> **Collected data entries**
--- START ---

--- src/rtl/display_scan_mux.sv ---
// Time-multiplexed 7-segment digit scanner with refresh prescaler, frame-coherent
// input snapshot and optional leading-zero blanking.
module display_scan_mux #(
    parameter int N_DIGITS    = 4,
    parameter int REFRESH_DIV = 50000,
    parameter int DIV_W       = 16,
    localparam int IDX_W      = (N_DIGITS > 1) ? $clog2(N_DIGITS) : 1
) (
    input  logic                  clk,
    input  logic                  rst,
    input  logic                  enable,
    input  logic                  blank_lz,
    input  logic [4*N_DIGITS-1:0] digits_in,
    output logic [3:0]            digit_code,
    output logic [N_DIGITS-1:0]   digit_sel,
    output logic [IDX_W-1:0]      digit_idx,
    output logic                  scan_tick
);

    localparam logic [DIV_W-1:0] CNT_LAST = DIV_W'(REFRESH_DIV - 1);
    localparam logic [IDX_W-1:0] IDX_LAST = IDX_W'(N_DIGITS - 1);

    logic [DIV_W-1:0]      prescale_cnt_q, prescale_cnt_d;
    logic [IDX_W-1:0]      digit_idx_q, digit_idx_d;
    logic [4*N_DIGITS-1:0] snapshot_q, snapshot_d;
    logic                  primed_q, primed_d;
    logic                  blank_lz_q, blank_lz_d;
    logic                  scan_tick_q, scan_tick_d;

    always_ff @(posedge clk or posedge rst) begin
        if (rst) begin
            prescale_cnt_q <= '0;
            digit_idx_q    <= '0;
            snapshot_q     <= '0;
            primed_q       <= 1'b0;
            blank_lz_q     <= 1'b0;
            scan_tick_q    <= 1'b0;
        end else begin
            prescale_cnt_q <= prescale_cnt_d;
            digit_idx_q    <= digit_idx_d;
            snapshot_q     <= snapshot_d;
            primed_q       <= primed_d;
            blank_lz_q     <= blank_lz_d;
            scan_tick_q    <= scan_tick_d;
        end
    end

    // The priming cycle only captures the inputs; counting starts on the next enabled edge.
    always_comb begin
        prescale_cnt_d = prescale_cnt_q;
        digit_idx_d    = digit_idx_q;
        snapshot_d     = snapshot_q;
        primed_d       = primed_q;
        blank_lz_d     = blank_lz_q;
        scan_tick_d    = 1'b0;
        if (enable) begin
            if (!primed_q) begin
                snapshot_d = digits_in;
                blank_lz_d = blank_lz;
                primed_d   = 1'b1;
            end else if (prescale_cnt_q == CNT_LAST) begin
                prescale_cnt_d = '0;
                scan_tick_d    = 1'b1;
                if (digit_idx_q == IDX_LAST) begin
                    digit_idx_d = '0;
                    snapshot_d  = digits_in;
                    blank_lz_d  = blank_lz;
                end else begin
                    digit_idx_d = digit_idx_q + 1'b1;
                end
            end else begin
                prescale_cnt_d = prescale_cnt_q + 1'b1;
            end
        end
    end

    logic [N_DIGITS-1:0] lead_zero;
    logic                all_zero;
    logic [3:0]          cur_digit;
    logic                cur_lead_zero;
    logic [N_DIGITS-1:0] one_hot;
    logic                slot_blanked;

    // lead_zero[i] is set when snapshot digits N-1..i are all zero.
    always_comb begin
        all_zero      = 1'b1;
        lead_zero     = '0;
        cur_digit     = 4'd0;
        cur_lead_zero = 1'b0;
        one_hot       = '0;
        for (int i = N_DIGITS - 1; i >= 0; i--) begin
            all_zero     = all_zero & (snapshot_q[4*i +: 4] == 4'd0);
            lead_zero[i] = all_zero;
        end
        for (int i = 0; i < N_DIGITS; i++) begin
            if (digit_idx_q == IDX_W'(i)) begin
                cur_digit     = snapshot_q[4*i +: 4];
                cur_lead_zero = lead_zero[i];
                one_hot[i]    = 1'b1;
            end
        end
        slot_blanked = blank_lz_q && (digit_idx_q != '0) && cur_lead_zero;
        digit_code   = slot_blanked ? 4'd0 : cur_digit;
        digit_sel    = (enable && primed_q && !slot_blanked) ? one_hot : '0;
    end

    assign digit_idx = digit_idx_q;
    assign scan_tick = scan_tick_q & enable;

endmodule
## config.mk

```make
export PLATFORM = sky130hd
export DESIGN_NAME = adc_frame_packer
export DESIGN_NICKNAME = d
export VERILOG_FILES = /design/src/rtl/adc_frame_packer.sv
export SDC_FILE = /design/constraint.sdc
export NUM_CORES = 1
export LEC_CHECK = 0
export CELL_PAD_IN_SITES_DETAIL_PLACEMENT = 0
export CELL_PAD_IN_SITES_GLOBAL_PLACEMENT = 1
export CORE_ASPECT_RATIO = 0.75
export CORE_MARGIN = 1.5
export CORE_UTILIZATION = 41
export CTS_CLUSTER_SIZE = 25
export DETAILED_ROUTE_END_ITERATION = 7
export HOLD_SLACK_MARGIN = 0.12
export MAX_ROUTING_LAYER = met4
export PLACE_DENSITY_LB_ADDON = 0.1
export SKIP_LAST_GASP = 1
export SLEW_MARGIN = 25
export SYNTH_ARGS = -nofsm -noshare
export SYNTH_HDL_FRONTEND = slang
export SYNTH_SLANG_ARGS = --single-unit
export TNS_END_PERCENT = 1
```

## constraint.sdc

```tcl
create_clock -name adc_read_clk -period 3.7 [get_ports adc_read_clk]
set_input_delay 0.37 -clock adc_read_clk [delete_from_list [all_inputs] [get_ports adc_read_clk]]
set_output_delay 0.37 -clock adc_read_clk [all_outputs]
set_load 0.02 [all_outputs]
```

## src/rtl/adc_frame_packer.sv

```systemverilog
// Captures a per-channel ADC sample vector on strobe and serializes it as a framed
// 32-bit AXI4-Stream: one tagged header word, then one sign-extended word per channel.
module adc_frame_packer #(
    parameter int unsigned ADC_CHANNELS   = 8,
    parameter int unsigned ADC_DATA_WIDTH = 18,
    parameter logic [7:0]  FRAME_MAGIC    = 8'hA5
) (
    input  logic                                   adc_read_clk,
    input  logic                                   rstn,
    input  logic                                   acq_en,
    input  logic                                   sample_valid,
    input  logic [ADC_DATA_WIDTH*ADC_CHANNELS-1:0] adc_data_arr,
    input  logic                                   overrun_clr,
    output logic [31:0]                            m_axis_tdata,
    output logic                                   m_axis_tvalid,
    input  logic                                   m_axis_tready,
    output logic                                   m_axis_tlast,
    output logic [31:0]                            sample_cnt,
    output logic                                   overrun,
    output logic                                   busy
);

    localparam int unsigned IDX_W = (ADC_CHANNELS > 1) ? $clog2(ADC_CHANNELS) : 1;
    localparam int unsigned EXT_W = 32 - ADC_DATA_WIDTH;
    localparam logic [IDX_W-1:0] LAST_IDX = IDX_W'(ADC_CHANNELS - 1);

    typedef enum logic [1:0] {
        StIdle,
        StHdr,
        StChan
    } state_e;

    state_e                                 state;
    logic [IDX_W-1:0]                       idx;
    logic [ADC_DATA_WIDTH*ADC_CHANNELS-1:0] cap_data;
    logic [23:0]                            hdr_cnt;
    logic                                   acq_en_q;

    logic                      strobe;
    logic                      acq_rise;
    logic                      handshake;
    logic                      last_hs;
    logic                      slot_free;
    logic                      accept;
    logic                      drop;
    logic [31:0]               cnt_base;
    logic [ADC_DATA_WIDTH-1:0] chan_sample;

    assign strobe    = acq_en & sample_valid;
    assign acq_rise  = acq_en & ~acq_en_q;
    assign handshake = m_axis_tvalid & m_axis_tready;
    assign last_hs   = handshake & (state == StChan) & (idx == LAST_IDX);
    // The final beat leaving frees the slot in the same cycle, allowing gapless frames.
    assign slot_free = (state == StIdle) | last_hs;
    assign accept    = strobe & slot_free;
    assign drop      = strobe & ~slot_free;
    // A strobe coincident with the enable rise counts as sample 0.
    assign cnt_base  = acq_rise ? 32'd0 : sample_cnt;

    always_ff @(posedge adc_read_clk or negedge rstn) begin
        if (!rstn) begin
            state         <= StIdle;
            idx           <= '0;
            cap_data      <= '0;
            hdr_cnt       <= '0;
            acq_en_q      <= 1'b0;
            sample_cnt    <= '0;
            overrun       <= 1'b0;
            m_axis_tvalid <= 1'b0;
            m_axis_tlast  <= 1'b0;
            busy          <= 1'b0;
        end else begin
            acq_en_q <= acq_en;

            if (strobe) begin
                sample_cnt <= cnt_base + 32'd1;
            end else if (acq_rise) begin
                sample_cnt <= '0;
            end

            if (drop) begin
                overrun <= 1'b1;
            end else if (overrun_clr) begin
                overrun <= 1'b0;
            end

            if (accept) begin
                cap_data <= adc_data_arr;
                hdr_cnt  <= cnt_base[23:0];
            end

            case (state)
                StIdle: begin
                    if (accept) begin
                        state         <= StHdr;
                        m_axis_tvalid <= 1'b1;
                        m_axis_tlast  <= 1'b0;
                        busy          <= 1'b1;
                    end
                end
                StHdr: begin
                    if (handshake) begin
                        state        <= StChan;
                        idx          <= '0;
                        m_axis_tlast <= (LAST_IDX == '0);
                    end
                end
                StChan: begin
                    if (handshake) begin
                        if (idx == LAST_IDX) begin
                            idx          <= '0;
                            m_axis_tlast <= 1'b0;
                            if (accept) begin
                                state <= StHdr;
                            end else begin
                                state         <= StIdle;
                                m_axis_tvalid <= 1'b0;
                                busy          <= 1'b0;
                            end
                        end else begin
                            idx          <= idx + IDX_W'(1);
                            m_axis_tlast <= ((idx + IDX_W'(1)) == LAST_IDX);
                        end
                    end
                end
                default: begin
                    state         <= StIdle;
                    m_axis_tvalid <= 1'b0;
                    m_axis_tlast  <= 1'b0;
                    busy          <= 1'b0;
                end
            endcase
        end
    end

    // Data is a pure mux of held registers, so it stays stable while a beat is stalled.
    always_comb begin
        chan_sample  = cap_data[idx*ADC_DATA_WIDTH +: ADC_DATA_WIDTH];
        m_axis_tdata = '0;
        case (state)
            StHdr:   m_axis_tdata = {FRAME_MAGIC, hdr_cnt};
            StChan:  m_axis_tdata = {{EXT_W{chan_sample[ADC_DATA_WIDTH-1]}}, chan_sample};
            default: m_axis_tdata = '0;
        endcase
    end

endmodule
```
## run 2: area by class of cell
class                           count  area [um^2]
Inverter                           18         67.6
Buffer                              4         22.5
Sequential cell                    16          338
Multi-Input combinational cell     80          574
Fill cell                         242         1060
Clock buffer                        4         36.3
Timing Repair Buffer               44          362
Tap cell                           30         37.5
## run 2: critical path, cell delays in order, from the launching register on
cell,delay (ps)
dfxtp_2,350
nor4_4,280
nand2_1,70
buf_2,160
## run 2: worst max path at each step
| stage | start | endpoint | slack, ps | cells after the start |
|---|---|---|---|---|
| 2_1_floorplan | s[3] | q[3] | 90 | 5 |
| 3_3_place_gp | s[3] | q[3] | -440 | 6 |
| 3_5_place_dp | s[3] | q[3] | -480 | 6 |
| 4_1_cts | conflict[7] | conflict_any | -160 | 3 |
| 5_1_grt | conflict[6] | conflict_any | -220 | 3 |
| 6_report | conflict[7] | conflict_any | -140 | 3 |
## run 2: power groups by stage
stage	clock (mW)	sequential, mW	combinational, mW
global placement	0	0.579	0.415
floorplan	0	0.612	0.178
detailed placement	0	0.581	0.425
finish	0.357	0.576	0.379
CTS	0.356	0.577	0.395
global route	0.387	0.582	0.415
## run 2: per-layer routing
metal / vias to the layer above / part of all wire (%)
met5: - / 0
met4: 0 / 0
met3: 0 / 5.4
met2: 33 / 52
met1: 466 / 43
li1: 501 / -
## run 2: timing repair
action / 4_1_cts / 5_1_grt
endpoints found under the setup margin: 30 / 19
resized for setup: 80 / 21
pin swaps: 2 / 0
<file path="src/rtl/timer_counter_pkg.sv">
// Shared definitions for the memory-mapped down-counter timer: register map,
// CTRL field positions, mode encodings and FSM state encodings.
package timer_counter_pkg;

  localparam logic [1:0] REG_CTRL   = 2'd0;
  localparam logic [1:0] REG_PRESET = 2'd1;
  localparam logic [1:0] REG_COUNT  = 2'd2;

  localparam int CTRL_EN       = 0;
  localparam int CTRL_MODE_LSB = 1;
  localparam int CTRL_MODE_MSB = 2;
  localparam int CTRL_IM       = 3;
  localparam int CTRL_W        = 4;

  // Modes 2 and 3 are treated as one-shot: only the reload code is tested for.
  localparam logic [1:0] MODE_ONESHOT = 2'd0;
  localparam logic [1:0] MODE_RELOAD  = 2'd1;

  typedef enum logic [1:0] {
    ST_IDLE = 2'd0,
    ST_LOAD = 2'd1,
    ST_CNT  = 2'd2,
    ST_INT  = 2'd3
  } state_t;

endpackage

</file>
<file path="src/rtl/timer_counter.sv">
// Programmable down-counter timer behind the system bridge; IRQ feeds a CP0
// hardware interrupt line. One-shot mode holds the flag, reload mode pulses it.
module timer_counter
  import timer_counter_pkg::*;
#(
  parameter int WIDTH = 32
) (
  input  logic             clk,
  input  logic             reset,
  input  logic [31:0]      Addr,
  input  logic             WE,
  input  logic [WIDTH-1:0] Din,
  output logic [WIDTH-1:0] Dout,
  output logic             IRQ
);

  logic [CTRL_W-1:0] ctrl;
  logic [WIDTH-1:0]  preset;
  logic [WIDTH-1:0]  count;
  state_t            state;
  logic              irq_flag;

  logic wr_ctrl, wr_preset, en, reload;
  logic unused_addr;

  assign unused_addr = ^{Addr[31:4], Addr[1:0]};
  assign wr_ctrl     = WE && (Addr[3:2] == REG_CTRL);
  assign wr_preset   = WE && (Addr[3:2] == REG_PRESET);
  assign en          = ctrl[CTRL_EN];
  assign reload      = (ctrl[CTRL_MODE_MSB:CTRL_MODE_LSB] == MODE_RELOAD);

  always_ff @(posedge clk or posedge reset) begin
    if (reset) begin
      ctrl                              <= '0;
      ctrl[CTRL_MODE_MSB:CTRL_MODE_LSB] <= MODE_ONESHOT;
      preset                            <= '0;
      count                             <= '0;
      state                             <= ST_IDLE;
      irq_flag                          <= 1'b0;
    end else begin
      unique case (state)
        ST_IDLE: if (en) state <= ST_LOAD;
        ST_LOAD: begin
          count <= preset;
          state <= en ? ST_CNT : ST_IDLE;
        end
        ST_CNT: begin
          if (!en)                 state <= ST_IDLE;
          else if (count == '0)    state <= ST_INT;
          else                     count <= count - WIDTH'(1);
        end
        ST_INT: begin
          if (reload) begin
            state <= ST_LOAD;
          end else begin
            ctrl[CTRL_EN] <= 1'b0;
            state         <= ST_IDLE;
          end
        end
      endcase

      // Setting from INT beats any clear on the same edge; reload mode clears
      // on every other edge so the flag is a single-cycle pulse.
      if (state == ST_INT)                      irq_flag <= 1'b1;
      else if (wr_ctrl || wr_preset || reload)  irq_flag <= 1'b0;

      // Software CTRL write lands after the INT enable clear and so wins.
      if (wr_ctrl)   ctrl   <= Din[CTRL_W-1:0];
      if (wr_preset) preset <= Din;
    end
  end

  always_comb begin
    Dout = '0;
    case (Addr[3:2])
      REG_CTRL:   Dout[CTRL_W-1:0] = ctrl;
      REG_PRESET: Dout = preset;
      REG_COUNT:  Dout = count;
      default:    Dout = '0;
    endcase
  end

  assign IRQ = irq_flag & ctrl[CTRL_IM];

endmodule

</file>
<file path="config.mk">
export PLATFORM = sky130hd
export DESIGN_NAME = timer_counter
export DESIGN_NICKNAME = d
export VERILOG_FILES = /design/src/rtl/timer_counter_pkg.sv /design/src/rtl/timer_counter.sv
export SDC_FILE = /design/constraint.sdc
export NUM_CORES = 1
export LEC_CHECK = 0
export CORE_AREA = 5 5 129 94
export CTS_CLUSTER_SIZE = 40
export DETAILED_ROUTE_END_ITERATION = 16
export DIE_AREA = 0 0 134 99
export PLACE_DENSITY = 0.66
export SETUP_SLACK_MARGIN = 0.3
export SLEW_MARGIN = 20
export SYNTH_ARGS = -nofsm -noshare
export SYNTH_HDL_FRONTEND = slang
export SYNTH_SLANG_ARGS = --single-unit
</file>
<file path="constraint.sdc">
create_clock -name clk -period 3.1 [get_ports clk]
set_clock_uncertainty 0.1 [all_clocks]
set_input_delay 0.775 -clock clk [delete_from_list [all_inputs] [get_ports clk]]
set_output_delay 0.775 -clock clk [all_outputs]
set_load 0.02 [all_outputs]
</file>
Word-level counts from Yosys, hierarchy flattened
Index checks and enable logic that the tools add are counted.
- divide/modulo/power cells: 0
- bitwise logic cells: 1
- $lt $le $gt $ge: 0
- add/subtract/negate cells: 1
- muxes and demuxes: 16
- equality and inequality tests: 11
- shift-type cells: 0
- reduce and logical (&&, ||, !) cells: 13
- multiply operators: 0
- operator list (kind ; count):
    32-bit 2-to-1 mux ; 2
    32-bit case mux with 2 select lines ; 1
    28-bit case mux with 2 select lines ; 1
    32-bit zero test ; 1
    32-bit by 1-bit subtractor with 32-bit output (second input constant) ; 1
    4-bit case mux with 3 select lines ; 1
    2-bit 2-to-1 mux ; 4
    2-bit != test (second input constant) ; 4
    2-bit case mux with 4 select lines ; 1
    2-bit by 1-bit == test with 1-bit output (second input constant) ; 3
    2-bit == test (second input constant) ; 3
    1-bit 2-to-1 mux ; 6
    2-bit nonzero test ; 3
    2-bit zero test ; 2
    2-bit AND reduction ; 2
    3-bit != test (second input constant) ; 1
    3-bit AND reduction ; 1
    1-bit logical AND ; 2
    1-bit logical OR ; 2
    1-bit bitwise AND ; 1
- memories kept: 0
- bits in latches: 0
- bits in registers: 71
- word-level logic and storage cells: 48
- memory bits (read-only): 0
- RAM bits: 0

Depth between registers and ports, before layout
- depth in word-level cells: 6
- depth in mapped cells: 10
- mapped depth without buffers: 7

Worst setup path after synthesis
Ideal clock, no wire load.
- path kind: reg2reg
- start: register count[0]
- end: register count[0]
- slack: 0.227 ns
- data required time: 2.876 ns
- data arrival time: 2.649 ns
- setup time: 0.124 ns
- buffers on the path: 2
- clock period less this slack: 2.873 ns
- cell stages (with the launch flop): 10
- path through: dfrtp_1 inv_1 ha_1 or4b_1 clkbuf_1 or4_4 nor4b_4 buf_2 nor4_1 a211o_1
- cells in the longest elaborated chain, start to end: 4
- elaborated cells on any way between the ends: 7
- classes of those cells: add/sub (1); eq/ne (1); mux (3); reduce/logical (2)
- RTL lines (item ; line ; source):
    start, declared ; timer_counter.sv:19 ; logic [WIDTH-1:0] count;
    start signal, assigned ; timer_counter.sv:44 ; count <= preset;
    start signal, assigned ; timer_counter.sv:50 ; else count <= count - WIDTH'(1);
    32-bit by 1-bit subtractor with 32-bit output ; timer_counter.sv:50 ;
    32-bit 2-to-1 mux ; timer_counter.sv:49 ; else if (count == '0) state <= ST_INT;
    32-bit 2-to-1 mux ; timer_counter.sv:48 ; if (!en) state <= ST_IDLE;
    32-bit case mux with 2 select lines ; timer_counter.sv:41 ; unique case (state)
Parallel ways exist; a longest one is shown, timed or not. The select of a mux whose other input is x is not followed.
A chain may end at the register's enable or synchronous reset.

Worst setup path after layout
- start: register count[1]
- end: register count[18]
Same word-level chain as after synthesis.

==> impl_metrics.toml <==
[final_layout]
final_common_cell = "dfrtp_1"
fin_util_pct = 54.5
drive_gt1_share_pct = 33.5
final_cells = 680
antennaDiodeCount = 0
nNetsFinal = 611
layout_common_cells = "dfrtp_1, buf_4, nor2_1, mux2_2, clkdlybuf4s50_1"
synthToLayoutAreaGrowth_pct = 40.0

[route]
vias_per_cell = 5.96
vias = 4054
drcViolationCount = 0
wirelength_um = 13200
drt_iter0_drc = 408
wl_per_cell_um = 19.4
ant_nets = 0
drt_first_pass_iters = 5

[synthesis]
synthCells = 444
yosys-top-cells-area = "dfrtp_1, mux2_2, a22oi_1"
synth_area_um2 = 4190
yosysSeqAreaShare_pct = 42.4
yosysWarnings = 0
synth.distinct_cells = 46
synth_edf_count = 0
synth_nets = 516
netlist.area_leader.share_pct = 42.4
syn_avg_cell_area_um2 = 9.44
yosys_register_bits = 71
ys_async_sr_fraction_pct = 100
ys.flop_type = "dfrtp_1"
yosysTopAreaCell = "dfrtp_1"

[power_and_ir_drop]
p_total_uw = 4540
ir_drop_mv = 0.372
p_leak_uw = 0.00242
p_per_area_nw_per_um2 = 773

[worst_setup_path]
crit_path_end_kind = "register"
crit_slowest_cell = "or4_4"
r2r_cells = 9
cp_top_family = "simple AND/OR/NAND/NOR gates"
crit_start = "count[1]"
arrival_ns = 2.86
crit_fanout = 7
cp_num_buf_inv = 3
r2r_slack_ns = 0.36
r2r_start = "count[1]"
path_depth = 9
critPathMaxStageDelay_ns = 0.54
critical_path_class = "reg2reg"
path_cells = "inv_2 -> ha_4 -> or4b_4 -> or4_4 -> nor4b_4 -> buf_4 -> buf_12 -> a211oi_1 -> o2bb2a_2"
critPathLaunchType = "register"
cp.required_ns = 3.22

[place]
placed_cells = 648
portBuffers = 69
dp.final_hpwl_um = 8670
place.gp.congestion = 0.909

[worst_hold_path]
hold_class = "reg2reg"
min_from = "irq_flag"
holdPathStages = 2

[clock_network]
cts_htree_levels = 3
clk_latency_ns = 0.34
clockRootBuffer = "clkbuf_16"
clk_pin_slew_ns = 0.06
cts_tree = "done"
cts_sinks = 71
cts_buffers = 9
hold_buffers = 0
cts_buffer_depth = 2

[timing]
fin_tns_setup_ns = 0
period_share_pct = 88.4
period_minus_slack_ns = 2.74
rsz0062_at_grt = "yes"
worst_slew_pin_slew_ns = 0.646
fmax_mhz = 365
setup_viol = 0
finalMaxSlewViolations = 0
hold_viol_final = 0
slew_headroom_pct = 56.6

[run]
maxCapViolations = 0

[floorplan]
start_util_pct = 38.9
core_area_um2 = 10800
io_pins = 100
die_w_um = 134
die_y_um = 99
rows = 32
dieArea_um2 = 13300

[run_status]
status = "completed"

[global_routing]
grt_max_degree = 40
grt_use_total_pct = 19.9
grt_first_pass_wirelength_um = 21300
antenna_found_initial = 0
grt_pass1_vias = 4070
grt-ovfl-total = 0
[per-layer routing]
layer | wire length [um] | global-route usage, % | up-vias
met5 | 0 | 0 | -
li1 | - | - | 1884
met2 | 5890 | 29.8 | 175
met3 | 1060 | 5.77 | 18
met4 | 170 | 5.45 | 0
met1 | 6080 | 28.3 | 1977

--- END ---

> **TO DO**
Search the records above for the string "strobe". Copy every line that contains it.

> **COMPLETED EXERCISE**
// Captures a per-channel ADC sample vector on strobe and serializes it as a framed
    logic                      strobe;
    assign strobe    = acq_en & sample_valid;
    assign accept    = strobe & slot_free;
    assign drop      = strobe & ~slot_free;
    // A strobe coincident with the enable rise counts as sample 0.
            if (strobe) begin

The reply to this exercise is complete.